>>>

**src/design/ffba_pkg.sv**
```systemverilog
// Package with shared types, constants and codes for the first-fit block allocator.
`timescale 1ns / 1ps
`default_nettype none
package ffba_pkg;
  localparam int MaxBlocks = 32;
  localparam int AddrBits  = 20;
  localparam int IdxBits   = $clog2(MaxBlocks);
  localparam int CntBits   = $clog2(MaxBlocks + 1);
  localparam int SizeBits  = 20;
  localparam int HdrBits   = 7;
  localparam int LimBits   = 21;

  localparam logic [1:0] ST_OK             = 2'd0;
  localparam logic [1:0] ST_NOT_FOUND      = 2'd1;
  localparam logic [1:0] ST_TABLE_FULL     = 2'd2;
  localparam logic [1:0] ST_HEAP_EXHAUSTED = 2'd3;

  localparam logic REQ_ALLOC = 1'b0;
  localparam logic REQ_FREE  = 1'b1;

  localparam logic CFG_HEADER = 1'b0;
  localparam logic CFG_LIMIT  = 1'b1;

  typedef struct packed {
    logic [AddrBits-1:0] start;
    logic [SizeBits-1:0] size;
    logic                free;
  } entry_t;

  // Command broadcast to every cell in the same cycle.
  typedef struct packed {
    logic               hit;
    logic [IdxBits-1:0] pos;
    logic               split;
    logic               shift;
    logic               take;
    logic               release_blk;
    logic               append;
    logic [IdxBits-1:0] app_pos;
    entry_t             new_ent;
    logic [SizeBits-1:0] cut_size;
    entry_t             rem_ent;
  } cell_cmd_t;
endpackage
`default_nettype wire

```
**src/design/first_fit_block_allocator.sv**
```systemverilog
// Top level of the first-fit block allocator with a chain of table cells.
//
// Requests enter on in_valid/in_ready with in_req_type, in_req_size and
// in_req_addr. An allocate scans the entry cells one per cycle for the first
// free block that fits, splitting it when a header fits in the remainder and
// the table has room; if none fits it grows the heap top when the table and limit allow. A free
// scans for a matching payload offset. Each request yields one result on
// out_valid/out_ready. A request that hits an entry shows its result once
// the scan reaches that entry. A request that finds nothing scans every
// entry and then passes S_DONE, where its result is decided.
// One request is handled at a time, and the next one is accepted the cycle
// after the result is taken. A split writes the remainder into the next
// cell and shifts all cells after it one place to the right in the same
// cycle, each cell loading its left neighbor. While a result waits for
// out_ready the block holds it and accepts no new request. Configuration
// writes on cfg_valid/cfg_ready are always taken; index 0 is header_bytes,
// index 1 is heap_limit. Reset clears the entry count, heap top and the
// control state; entry contents are undefined until written. Reset values:
// header 25, limit 2^20.
`timescale 1ns / 1ps
`default_nettype none
module first_fit_block_allocator (
  input  wire logic        clk,
  input  wire logic        rst_n,
  input  wire logic        in_valid,
  output logic             in_ready,
  input  wire logic        in_req_type,
  input  wire logic [19:0] in_req_size,
  input  wire logic [19:0] in_req_addr,
  output logic             out_valid,
  input  wire logic        out_ready,
  output logic [1:0]       out_status,
  output logic [19:0]      out_grant_addr,
  output logic [5:0]       out_blocks_in_use,
  input  wire logic        cfg_valid,
  output logic             cfg_ready,
  input  wire logic        cfg_index,
  input  wire logic [20:0] cfg_data
);
  localparam int IB = ffba_pkg::IdxBits;
  localparam int CB = ffba_pkg::CntBits;
  localparam int AB = ffba_pkg::AddrBits;
  localparam int SB = ffba_pkg::SizeBits;
  localparam int LB = ffba_pkg::LimBits;
  localparam int HB = ffba_pkg::HdrBits;
  localparam logic [1:0] S_IDLE = 2'd0;
  localparam logic [1:0] S_SCAN = 2'd1;
  localparam logic [1:0] S_DONE = 2'd2;
  localparam logic [1:0] S_OUT  = 2'd3;
  localparam logic [AB:0] AMask = (AB+1)'((64'd1 << AB) - 64'd1);

  logic [1:0]    state_r, state_nxt;
  logic [HB-1:0] hdr_r;
  logic [LB-1:0] lim_r;
  logic [CB-1:0] cnt_r, cnt_nxt;
  logic [LB-1:0] top_r, top_nxt;
  logic          typ_r;
  logic [SB-1:0] size_r;
  logic [AB-1:0] addr_r;
  logic [CB-1:0] scan_r, scan_nxt;
  logic [1:0]    st_r, st_nxt;
  logic [AB-1:0] grant_r, grant_nxt;

  ffba_pkg::cell_cmd_t cmd;
  ffba_pkg::entry_t    ents [ffba_pkg::MaxBlocks];
  ffba_pkg::entry_t    cur;

  assign in_ready  = (state_r == S_IDLE);
  assign out_valid = (state_r == S_OUT);
  assign cfg_ready = 1'b1;
  assign out_status = st_r;
  assign out_grant_addr = grant_r;
  assign out_blocks_in_use = 6'(cnt_r);

  genvar g;
  generate
    for (g = 0; g < ffba_pkg::MaxBlocks; g++) begin : g_cell
      ffba_cell u_cell (
        .clk      (clk),
        .my_idx   (IB'(g)),
        .left_ent ((g == 0) ? ents[0] : ents[(g == 0) ? 0 : g-1]),
        .cmd      (cmd),
        .ent      (ents[g])
      );
    end
  endgenerate

  logic [IB-1:0] sidx;
  logic [SB+HB:0] need;
  logic [AB:0]    pay;
  logic [LB+1:0]  endv;
  logic [LB-1:0]  lim_eff;
  logic           in_range;

  always_comb begin
    sidx = scan_r[IB-1:0];
    cur  = ents[sidx];
    need = (SB+HB+1)'(size_r) + (SB+HB+1)'(hdr_r);
    pay  = (AB+1)'(cur.start) + (AB+1)'(hdr_r);
    endv = (LB+2)'(top_r) + (LB+2)'(hdr_r) + (LB+2)'(size_r);
    lim_eff = (lim_r > LB'(AMask)) ? LB'(AMask) : lim_r;
    in_range = scan_r < cnt_r;
  end

  always_comb begin
    state_nxt = state_r;
    cnt_nxt   = cnt_r;
    top_nxt   = top_r;
    scan_nxt  = scan_r;
    st_nxt    = st_r;
    grant_nxt = grant_r;
    cmd       = '0;
    cmd.pos   = sidx;
    cmd.app_pos = cnt_r[IB-1:0];
    cmd.cut_size = size_r;
    cmd.rem_ent.start = AB'(cur.start + AB'(hdr_r) + AB'(size_r));
    cmd.rem_ent.size  = SB'((SB+HB+1)'(cur.size) - need);
    cmd.rem_ent.free  = 1'b1;
    cmd.new_ent.start = AB'(top_r);
    cmd.new_ent.size  = size_r;
    cmd.new_ent.free  = 1'b0;
    unique case (state_r)
      S_IDLE: begin
        if (in_valid) begin
          state_nxt = S_SCAN;
          scan_nxt  = '0;
        end
      end
      S_SCAN: begin
        if (!in_range) begin
          state_nxt = S_DONE;
        end else if (typ_r == ffba_pkg::REQ_FREE) begin
          if (pay[AB-1:0] == addr_r && !pay[AB]) begin
            cmd.hit = 1'b1;
            cmd.release_blk = 1'b1;
            st_nxt = ffba_pkg::ST_OK;
            grant_nxt = '0;
            state_nxt = S_OUT;
          end else begin
            scan_nxt = scan_r + 1'b1;
          end
        end else if (cur.free && (SB+HB+1)'(cur.size) >= (SB+HB+1)'(size_r)) begin
          cmd.hit  = 1'b1;
          cmd.take = 1'b1;
          if ((SB+HB+1)'(cur.size) >= need && cnt_r < CB'(ffba_pkg::MaxBlocks)) begin
            cmd.split = 1'b1;
            cmd.shift = 1'b1;
            cnt_nxt = cnt_r + 1'b1;
          end
          st_nxt = ffba_pkg::ST_OK;
          grant_nxt = pay[AB-1:0];
          state_nxt = S_OUT;
        end else begin
          scan_nxt = scan_r + 1'b1;
        end
      end
      S_DONE: begin
        grant_nxt = '0;
        state_nxt = S_OUT;
        if (typ_r == ffba_pkg::REQ_FREE) begin
          st_nxt = ffba_pkg::ST_NOT_FOUND;
        end else if (cnt_r >= CB'(ffba_pkg::MaxBlocks)) begin
          st_nxt = ffba_pkg::ST_TABLE_FULL;
        end else if (endv > (LB+2)'(lim_eff)) begin
          st_nxt = ffba_pkg::ST_HEAP_EXHAUSTED;
        end else begin
          cmd.append = 1'b1;
          cnt_nxt = cnt_r + 1'b1;
          top_nxt = LB'(endv);
          st_nxt = ffba_pkg::ST_OK;
          grant_nxt = AB'((LB+2)'(top_r) + (LB+2)'(hdr_r));
        end
      end
      S_OUT: begin
        if (out_ready) begin
          state_nxt = S_IDLE;
        end
      end
      default: state_nxt = S_IDLE;
    endcase
  end

  always_ff @(posedge clk) begin
    if (!rst_n) begin
      state_r <= S_IDLE;
      cnt_r   <= '0;
      top_r   <= '0;
      hdr_r   <= HB'(25);
      lim_r   <= LB'(1048576);
    end else begin
      state_r <= state_nxt;
      cnt_r   <= cnt_nxt;
      top_r   <= top_nxt;
      if (cfg_valid && cfg_index == ffba_pkg::CFG_HEADER) begin
        hdr_r <= cfg_data[HB-1:0];
      end
      if (cfg_valid && cfg_index == ffba_pkg::CFG_LIMIT) begin
        lim_r <= cfg_data[LB-1:0];
      end
    end
  end

  always_ff @(posedge clk) begin
    scan_r  <= scan_nxt;
    st_r    <= st_nxt;
    grant_r <= grant_nxt;
    if (in_valid && in_ready) begin
      typ_r  <= in_req_type;
      size_r <= in_req_size;
      addr_r <= in_req_addr;
    end
  end

  a_cnt_bound: assert property (@(posedge clk) disable iff (!rst_n)
    cnt_r <= CB'(ffba_pkg::MaxBlocks)) else $error("entry count overflow");
  a_cnt_step: assert property (@(posedge clk) disable iff (!rst_n)
    cnt_r != $past(cnt_r) |-> cnt_r == $past(cnt_r) + 1'b1)
    else $error("entry count changed by more than one");
  a_grant_zero: assert property (@(posedge clk) disable iff (!rst_n)
    out_valid && out_status != ffba_pkg::ST_OK |-> out_grant_addr == '0)
    else $error("grant not zero on failure");
endmodule
`default_nettype wire

```
**src/design/ffba_cell.sv**
```systemverilog
// One table cell: holds an entry, can load from its left neighbor for an insert shift.
`timescale 1ns / 1ps
`default_nettype none
module ffba_cell (
  input  wire logic                       clk,
  input  wire logic [ffba_pkg::IdxBits-1:0] my_idx,
  input  wire ffba_pkg::entry_t           left_ent,
  input  wire ffba_pkg::cell_cmd_t        cmd,
  output ffba_pkg::entry_t                ent
);
  ffba_pkg::entry_t ent_r;
  ffba_pkg::entry_t ent_nxt;

  assign ent = ent_r;

  always_comb begin
    ent_nxt = ent_r;
    if (cmd.append && cmd.app_pos == my_idx) begin
      ent_nxt = cmd.new_ent;
    end else if (cmd.hit && cmd.pos == my_idx) begin
      if (cmd.take) begin
        ent_nxt.free = 1'b0;
        if (cmd.split) begin
          ent_nxt.size = cmd.cut_size;
        end
      end
      if (cmd.release_blk) begin
        ent_nxt.free = 1'b1;
      end
    end else if (cmd.split && my_idx == cmd.pos + 1'b1) begin
      ent_nxt = cmd.rem_ent;
    end else if (cmd.split && cmd.shift && my_idx > cmd.pos + 1'b1) begin
      ent_nxt = left_ent;
    end
  end

  always_ff @(posedge clk) begin
    ent_r <= ent_nxt;
  end
endmodule
`default_nettype wire

```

<<<

### Exercise brief
Scan the records above. Return every line with "disable" in it.

### Reply
  a_cnt_bound: assert property (@(posedge clk) disable iff (!rst_n)
  a_cnt_step: assert property (@(posedge clk) disable iff (!rst_n)
  a_grant_zero: assert property (@(posedge clk) disable iff (!rst_n)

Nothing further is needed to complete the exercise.